• _Description of the task_
Only one stretch of the data below is needed. Output the lines from the one with "gr usage total - 19.0%" up to and including the one with "Hold WC Path Type - input pin to async pin", exactly as they stand.

• _Record excerpts_
**src/rtl/logic_unit_pkg.sv**
```systemverilog
// Shared definitions for the pipelined bitwise logic unit.
//   OP_*     : 3-bit opcode encodings
//   lu_eval  : bitwise evaluator on LU_MAX_W bits; callers zero-extend and truncate
package logic_unit_pkg;

  // Widest operand the shared evaluator supports; instances use W <= LU_MAX_W.
  localparam int unsigned LU_MAX_W = 64;

  localparam logic [2:0] OP_NOT  = 3'b000;
  localparam logic [2:0] OP_AND  = 3'b001;
  localparam logic [2:0] OP_NAND = 3'b010;
  localparam logic [2:0] OP_OR   = 3'b011;
  localparam logic [2:0] OP_NOR  = 3'b100;
  localparam logic [2:0] OP_XOR  = 3'b101;
  localparam logic [2:0] OP_XNOR = 3'b110;
  localparam logic [2:0] OP_PASS = 3'b111;

  // Evaluate one opcode on an already-negated A operand and B.
  function automatic logic [LU_MAX_W-1:0] lu_eval(input logic [LU_MAX_W-1:0] ax,
                                                  input logic [LU_MAX_W-1:0] b,
                                                  input logic [2:0]          op);
    logic [LU_MAX_W-1:0] r;
    r = ax;
    case (op)
      OP_NOT:  r = ~ax;
      OP_AND:  r = ax & b;
      OP_NAND: r = ~(ax & b);
      OP_OR:   r = ax | b;
      OP_NOR:  r = ~(ax | b);
      OP_XOR:  r = ax ^ b;
      OP_XNOR: r = ~(ax ^ b);
      OP_PASS: r = ax;
      default: r = ax;
    endcase
    return r;
  endfunction

endpackage

```
**src/rtl/logic_unit_core.sv**
```systemverilog
// Combinational W-bit operand evaluator: optional A inversion, then 8-way op select.
// Ports:
//   a_src    in  W  A source (already muxed between a and the accumulator)
//   b        in  W  operand B
//   op       in  3  opcode
//   negate   in  1  invert A source before the op
//   result_c out W  combinational result
module logic_unit_core
  import logic_unit_pkg::*;
#(
  parameter int unsigned W = 8
) (
  input  logic [W-1:0] a_src,
  input  logic [W-1:0] b,
  input  logic [2:0]   op,
  input  logic         negate,
  output logic [W-1:0] result_c
);

  logic [W-1:0] ax;

  // Zero-extend into the shared evaluator and keep the low W bits.
  always_comb begin
    ax       = negate ? ~a_src : a_src;
    result_c = W'(lu_eval(LU_MAX_W'(ax), LU_MAX_W'(b), op));
  end

endmodule

```
**src/rtl/logic_unit_pipe.sv**
```systemverilog
// Two-stage pipelined W-bit logic unit with valid/ready on both sides,
// zero/parity flags and an internal accumulator.
// Ports:
//   clk, rst_n          clock, async active-low reset
//   in_valid/in_ready   operand handshake (in_ready combinational from out_ready)
//   a, b, op            operands and opcode
//   negate              invert the A source before the op
//   acc_src             take A from the accumulator instead of a
//   acc_wr              write this beat's result into the accumulator
//   acc_clr             load ACC_INIT into the accumulator (no handshake)
//   out_valid/out_ready result handshake
//   result, zero, parity registered result and flags
//   acc                 current accumulator value
module logic_unit_pipe
  import logic_unit_pkg::*;
#(
  parameter int unsigned   W        = 8,
  parameter logic [W-1:0]  ACC_INIT = '0
) (
  input  logic         clk,
  input  logic         rst_n,
  input  logic         in_valid,
  output logic         in_ready,
  input  logic [W-1:0] a,
  input  logic [W-1:0] b,
  input  logic [2:0]   op,
  input  logic         negate,
  input  logic         acc_src,
  input  logic         acc_wr,
  input  logic         acc_clr,
  output logic         out_valid,
  input  logic         out_ready,
  output logic [W-1:0] result,
  output logic         zero,
  output logic         parity,
  output logic [W-1:0] acc
);

  logic         s1_valid;
  logic [W-1:0] s1_result;
  logic         s1_adv;
  logic         s2_adv;
  logic         accept;
  logic [W-1:0] a_src;
  logic [W-1:0] core_result;

  // Stage advance: a stage may load when it is empty or its contents move on.
  always_comb begin
    s2_adv   = !out_valid || out_ready;
    s1_adv   = !s1_valid || s2_adv;
    in_ready = s1_adv;
    accept   = in_valid && s1_adv;
    a_src    = acc_src ? acc : a;
  end

  logic_unit_core #(.W(W)) u_core (
    .a_src    (a_src),
    .b        (b),
    .op       (op),
    .negate   (negate),
    .result_c (core_result)
  );

  // Stage 1: capture the computed result on an accepted beat.
  always_ff @(posedge clk or negedge rst_n) begin
    if (!rst_n) begin
      s1_valid  <= 1'b0;
      s1_result <= '0;
    end else if (s1_adv) begin
      s1_valid <= in_valid;
      if (accept) s1_result <= core_result;
    end
  end

  // Stage 2: output register with flags; holds while the consumer stalls.
  always_ff @(posedge clk or negedge rst_n) begin
    if (!rst_n) begin
      out_valid <= 1'b0;
      result    <= '0;
      zero      <= 1'b0;
      parity    <= 1'b0;
    end else if (s2_adv) begin
      out_valid <= s1_valid;
      if (s1_valid) begin
        result <= s1_result;
        zero   <= (s1_result == '0);
        parity <= ^s1_result;
      end
    end
  end

  // Accumulator: clear wins over a same-cycle write; written at the accept edge
  // so a following acc_src beat sees the new value without a hazard.
  always_ff @(posedge clk or negedge rst_n) begin
    if (!rst_n) begin
      acc <= ACC_INIT;
    end else if (acc_clr) begin
      acc <= ACC_INIT;
    end else if (accept && acc_wr) begin
      acc <= core_result;
    end
  end

endmodule

```
**config.mk**
```make
export PLATFORM = sky130hd
export DESIGN_NAME = logic_unit_pipe
export DESIGN_NICKNAME = d
export VERILOG_FILES = /design/src/rtl/logic_unit_pkg.sv /design/src/rtl/logic_unit_core.sv /design/src/rtl/logic_unit_pipe.sv
export SDC_FILE = /design/constraint.sdc
export NUM_CORES = 1
export LEC_CHECK = 0
export BUFFER_PORTS_ARGS = -buffer_cell sky130_fd_sc_hd__buf_2
export CORE_MARGIN = 2
export CORE_UTILIZATION = 47
export CTS_CLUSTER_SIZE = 14
export DETAILED_ROUTE_END_ITERATION = 8
export PLACE_DENSITY = 0.79
export REMOVE_ABC_BUFFERS = 1
export SLEW_MARGIN = 30
export SYNTH_ARGS = -nofsm -noshare
export SYNTH_HDL_FRONTEND = slang
export SYNTH_SLANG_ARGS = --single-unit
```
**constraint.sdc**
```tcl
create_clock -name clk -period 2.5 [get_ports clk]
set_clock_uncertainty 0.2 [all_clocks]
set_input_delay 0.5 -clock clk [delete_from_list [all_inputs] [get_ports clk]]
set_output_delay 0.5 -clock clk [all_outputs]
set_load 0.005 [all_outputs]
```
==> run summary <==
Final WS setup - 0.167 ns
# rows - 25
critical-path maximum fanout - 8
Yosys warnings - 0
most frequent cell after synthesis - nand2_1
synthesized flop and latch total - 28
fin nets - 345
largest family of logic cells by synthesized area - compound AO/OA/AOI/OAI gates
crit path launch type - input pin
fin crit period - 2.33 ns
RSZ-0062 raised after global routing - false
setup TNS - 0 ns
Inst Count DP - 347
Vias/cell - 5.51
critical path's largest stage delay - 0.35 ns
Hold-fix buffers, CTS - 0
outcome - complete, no violations
Fmax achieved - 429 MHz
Max VDD drop - 0.367 mV
CTS tree - done
worst slew pin tran - 0.625 ns
final core utilization - 56.2%
Worst EP required - 2.50 ns
ys flop type - dfrtp_1
die height - 73.0 µm
Starting Density - 48.0%
global route total overflow - 0
Setup CP Type - input pin to flip-flop
Top Usage Layer GRT - met2
Worst Path Arrival - 2.34 ns
Placement Cell Area - 2540 µm²
met1 usage - 25.9%
Psw - 470 µW
FFs w/ async S/R, synth - 100%
power per cell area - 567 nW/µm²
top cells by area, synth - dfrtp_1 31%, ha_1 11%, nand2_1 5.5%
EDFF count, synth - 0
post-synthesis simple-gate area fraction - 15.6%
Post-CTS Setup Inserts - 0
Detailed Route WL - 4.75 mm
area growth from synthesis to layout - 17.2%
initial antenna violation count - 0
slew margin rel. - 58.2%
clock power share - 24.2%
period utilization - 93.3%
Gate Count Post-Synth - 253
Setup WS pre-CTS - -0.172 ns
gr usage total - 19.0%
drt drc - 0
htree depth - 1
worst skew pair latency - 0.27 ns
Antenna Nets Post-Route - 0
Synth Area in Compound Gates - 23.7%
sw frac - 31.7%
register area share after synthesis - 31.3%
combinational share of power - 37.4%
Int Power - 1.01 mW
layout cells sized above 1 - 23.6%
Power, Total - 1.48 mW
Die Wd - 73.0 µm
Hold WC Path Type - input pin to async pin
first-pass detailed-route iteration total - 4
fin area - 2620 µm²
GR Layer Usage met2 - 32.8%
WHS - 0.0165 ns
MaxCap Viol Count - 0
Num CTS Buffers - 3
GP Congestion - 0.795
first-pass GRT wire length - 8.07 mm
Cell Count, Final, Fillers Out - 351
Root Driver - clkbuf_8
Worst setup EP type - flip-flop
I/O Buffers - 46
Post-Synth Adder-Cell Area - 11.2%
pin count of the biggest net entering global routing - 39
routed length per placed instance - 13.5 µm
slowest stage cell, crit path - a221o_1
Syn Area/Cell - 8.84 µm²
Synth Cell Area - 2240 µm²
# clock sinks - 28
mux cell area share after synthesis - 3.58%
area leader, netlist - dfrtp_1
cells along the critical path - clkbuf_4, mux2i_1, xnor2_2, inv_1, ha_1, a2bb2oi_1, o221ai_1, a221o_1, a21oi_1
Distinct cells, synth - 36
placed wire-length estimate - 3.59 mm
core outline area - 4660 µm²
LEAKAGE - 1.34 nW
die area - 5320 µm²
antenna cells - 0
Worst Path Buf+Inv - 2
family with the most delay on the worst path - compound AO/OA/AOI/OAI gates
Via Count - 1,934
Synth Area in XOR/XNOR - 6.66%
I/O pins - 47
Seq pwr share - 38.5%
Detailed Route Iter0 Violations - 141
fin. max-slew vios - 0
Yosys top cell area share - 31.3%
clock slew seen by the registers of the worst setup and hold paths - 0.10 ns
vias in the first global route - 1,782
leading cell types by count after synthesis - 33 x nand2_1, 28 x dfrtp_1, 26 x inv_1
final setup fails - 0
Final Hold Fails - 0
met3 Track Usage GR - 3.31%
Bufs on Longest Clock Path - 2
power by group through the flow:
stage	combinational [mW]	clock (mW)	sequential [mW]
CTS	0.558	0.366	0.571
global route	0.635	0.387	0.582
finish	0.555	0.358	0.571
detailed placement	0.552	0	0.580
floorplan	0.345	0	0.581
global placement	0.536	0	0.579
cells by family after synthesis:
kind of cell               Yosys count
AOI/OAI and AO/OA                   73
xor gates and xnor gates            11
adders and majority gates           20
buffers and inverters               43
DFF                                 28
muxes                                8
and+or+nand+nor                     70
layout make-up:
type,count,area [µm²]
timing repair buffer,57,315
multi-input combinational,182,1370
clock inverter,1,30.0
inverter,26,97.6
tap,54,67.6
fill,438,2040
clock buffer,3,41.3
sequential,28,701
worst paths after layout:
kind | startpoint | endpoint | slack, ns | cells after the start
min in group clk | in_valid | s1_valid$_DFFE_PN0N_ | 0.25 | 2
hold reg to reg | result[7]$_DFFE_PN0P_ | result[7]$_DFFE_PN0P_ | 0.28 | 2
setup / recovery | acc_src | acc[0]$_DFFE_PN0P_ | 0.17 | 9
setup reg to reg | acc[1]$_DFFE_PN0P_ | acc[1]$_DFFE_PN0P_ | 0.24 | 10
max in group asynchronous | rst_n | result[5]$_DFFE_PN0P_ | 1.67 | 1
hold / removal | rst_n | result[3]$_DFFE_PN0P_ | 0.02 | 1
state kept, by name, summed over array words and instances, names as in the netlist:
signal,cells
s1_valid,1
zero,1
result,8
s1_result,8
out_valid,1
acc,8
parity,1
routing by layer:
layer | routed length, µm | up-vias
met4 | 7 | 0
met2 | 2310 | 50
li1 | - | 982
met1 | 2180 | 900
met5 | 0 | -
met3 | 252 | 2
placed cells by master (no fill, tap or decap), drive strengths merged, types with 4 or more instances in the layout:
master  Yosys  layout
inv        26      26
o21ai      15      15
clkbuf      6       4
buf        11      56
o221ai      8       8
nor2        7       7
nor3        4       4
a21o        7       7
nand2      33      33
a221o       7       7
a21oi      11      11
o32a        4       4
nor4b       4       4
mux2i       8       8
o21bai      5       5
xnor2      11      11
nor2b       8       8
a221oi      7       7
dfrtp      28      28
nand2b      8       8
ha         20      20
timing repair:
action | 4_1_cts | 5_1_grt
gates resized for setup | 0 | 3
endpoints found under the setup margin | 0 | 4
endpoints found under the hold margin | 0 | 0
Power figures use the tool's default switching activity.
## config.mk

```make
export PLATFORM = sky130hd
export DESIGN_NAME = result_ascii_tx_flat
export DESIGN_NICKNAME = d
export VERILOG_FILES = /design/src/rtl/result_ascii_tx_pkg.sv /design/src/rtl/result_ascii_tx_if.sv /design/src/rtl/result_ascii_tx_dabble.sv /design/src/rtl/result_ascii_tx.sv /design/src/flat_wrapper.sv
export SDC_FILE = /design/constraint.sdc
export NUM_CORES = 1
export LEC_CHECK = 0
export BUFFER_PORTS_ARGS = -buffer_cell sky130_fd_sc_hd__clkbuf_2
export CELL_PAD_IN_SITES_DETAIL_PLACEMENT = 1
export CELL_PAD_IN_SITES_GLOBAL_PLACEMENT = 1
export CORE_ASPECT_RATIO = 1.2
export CORE_MARGIN = 3
export CORE_UTILIZATION = 44
export CTS_CLUSTER_SIZE = 25
export DETAILED_ROUTE_END_ITERATION = 8
export GPL_TIMING_DRIVEN = 0
export PLACE_DENSITY_LB_ADDON = 0.1
export SETUP_SLACK_MARGIN = 0.15
export SLEW_MARGIN = 30
export SYNTH_ARGS = -nofsm -noshare
export SYNTH_HDL_FRONTEND = slang
export SYNTH_SLANG_ARGS = --single-unit
```

## constraint.sdc

```tcl
create_clock -name clk -period 2.35 [get_ports clk]
set_input_delay 0.235 -clock clk [delete_from_list [all_inputs] [get_ports clk]]
set_output_delay 0.235 -clock clk [all_outputs]
set_load 0.03 [all_outputs]
```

• _Written reply_
gr usage total - 19.0%
drt drc - 0
htree depth - 1
worst skew pair latency - 0.27 ns
Antenna Nets Post-Route - 0
Synth Area in Compound Gates - 23.7%
sw frac - 31.7%
register area share after synthesis - 31.3%
combinational share of power - 37.4%
Int Power - 1.01 mW
layout cells sized above 1 - 23.6%
Power, Total - 1.48 mW
Die Wd - 73.0 µm
Hold WC Path Type - input pin to async pin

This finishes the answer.